That’s me – afatasi, a Samoan word describing someone who is part Samoan and part something else. It literally means half of one. My grandmother comes from the village of Nu’uuli on the island of Tutuila in American Samoa.

Here at the Polynesian Cultural Center there are a lot of us who are afatasi–either by blood or by the cultures we represent. We may be Tongan working in the Fijian village or Hawaiian working in the New Zealand village but we are all bound by the common threads of language and tradition that declare us Polynesian.

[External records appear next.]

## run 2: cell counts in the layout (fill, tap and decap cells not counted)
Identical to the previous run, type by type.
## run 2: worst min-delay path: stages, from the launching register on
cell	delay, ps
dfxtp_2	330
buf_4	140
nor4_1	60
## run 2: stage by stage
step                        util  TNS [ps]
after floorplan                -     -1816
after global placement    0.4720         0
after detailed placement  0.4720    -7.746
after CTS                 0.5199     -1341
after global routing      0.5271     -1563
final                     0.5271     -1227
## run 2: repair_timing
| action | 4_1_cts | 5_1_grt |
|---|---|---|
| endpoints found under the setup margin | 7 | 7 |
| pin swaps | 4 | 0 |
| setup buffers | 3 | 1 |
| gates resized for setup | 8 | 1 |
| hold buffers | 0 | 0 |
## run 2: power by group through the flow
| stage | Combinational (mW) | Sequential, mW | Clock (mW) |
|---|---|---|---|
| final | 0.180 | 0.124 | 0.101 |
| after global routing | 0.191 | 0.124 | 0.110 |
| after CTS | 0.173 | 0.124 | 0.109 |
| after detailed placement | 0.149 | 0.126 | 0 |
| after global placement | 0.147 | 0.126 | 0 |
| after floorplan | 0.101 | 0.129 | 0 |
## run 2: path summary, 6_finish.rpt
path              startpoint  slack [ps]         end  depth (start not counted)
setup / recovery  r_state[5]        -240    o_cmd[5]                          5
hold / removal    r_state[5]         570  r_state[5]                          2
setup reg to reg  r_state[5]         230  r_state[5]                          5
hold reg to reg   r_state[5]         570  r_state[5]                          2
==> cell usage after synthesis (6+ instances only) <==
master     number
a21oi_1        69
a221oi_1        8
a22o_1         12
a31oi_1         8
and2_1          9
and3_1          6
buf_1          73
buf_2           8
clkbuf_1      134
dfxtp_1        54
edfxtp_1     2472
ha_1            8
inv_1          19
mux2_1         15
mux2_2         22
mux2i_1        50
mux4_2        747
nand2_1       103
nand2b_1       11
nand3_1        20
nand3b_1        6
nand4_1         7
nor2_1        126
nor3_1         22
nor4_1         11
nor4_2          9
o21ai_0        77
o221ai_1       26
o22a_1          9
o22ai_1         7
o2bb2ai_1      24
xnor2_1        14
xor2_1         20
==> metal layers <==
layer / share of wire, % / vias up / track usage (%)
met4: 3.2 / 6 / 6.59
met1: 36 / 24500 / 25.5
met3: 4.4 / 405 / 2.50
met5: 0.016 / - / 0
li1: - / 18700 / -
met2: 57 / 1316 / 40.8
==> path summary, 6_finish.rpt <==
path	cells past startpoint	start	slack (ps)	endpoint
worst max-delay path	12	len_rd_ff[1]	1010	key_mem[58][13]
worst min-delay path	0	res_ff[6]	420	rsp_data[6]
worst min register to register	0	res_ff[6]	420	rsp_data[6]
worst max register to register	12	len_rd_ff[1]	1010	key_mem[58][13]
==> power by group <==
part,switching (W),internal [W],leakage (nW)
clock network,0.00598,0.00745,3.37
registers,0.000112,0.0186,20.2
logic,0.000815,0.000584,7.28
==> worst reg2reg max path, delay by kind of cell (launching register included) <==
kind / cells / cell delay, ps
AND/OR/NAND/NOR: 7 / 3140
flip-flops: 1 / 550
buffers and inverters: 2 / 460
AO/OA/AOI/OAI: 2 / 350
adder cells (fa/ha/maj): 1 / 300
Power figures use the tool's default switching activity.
===== config.mk =====
export PLATFORM = sky130hd
export DESIGN_NAME = lbe_div
export DESIGN_NICKNAME = d
export VERILOG_FILES = /design/src/sv/lbe_div.sv
export SDC_FILE = /design/constraint.sdc
export NUM_CORES = 1
export LEC_CHECK = 0
export ABC_AREA = 0
export BUFFER_PORTS_ARGS = -buffer_cell sky130_fd_sc_hd__buf_2
export CORE_ASPECT_RATIO = 1.1
export CORE_MARGIN = 2
export CORE_UTILIZATION = 57
export CTS_BUF_LIST = sky130_fd_sc_hd__clkbuf_8
export CTS_CLUSTER_DIAMETER = 30
export DETAILED_ROUTE_END_ITERATION = 8
export PLACE_DENSITY = 0.88
export SLEW_MARGIN = 5
export SYNTH_ARGS = -nofsm -noshare
export SYNTH_HDL_FRONTEND = slang
export SYNTH_SLANG_ARGS = --single-unit

===== constraint.sdc =====
create_clock -name clk -period 3.3 [get_ports clk]
set_input_delay 0.66 -clock clk [delete_from_list [all_inputs] [get_ports clk]]
set_output_delay 0.66 -clock clk [all_outputs]
set_load 0.01 [all_outputs]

Then there is the international mix that extended living in Laie stirs–a student body at Brigham Young University-Hawaii that currently represents over 70 countries on every continent. That’s a lot of opportunity for afatasi through marriage and the blending of cultures. My neighbor’s children are (from their father) Tongan, Maori, European and (from their mother) Fijian, Indian. Definitely afatasi! Maybe even afa…afa…afatasi. (Can you be half of, half of, half of… of something?)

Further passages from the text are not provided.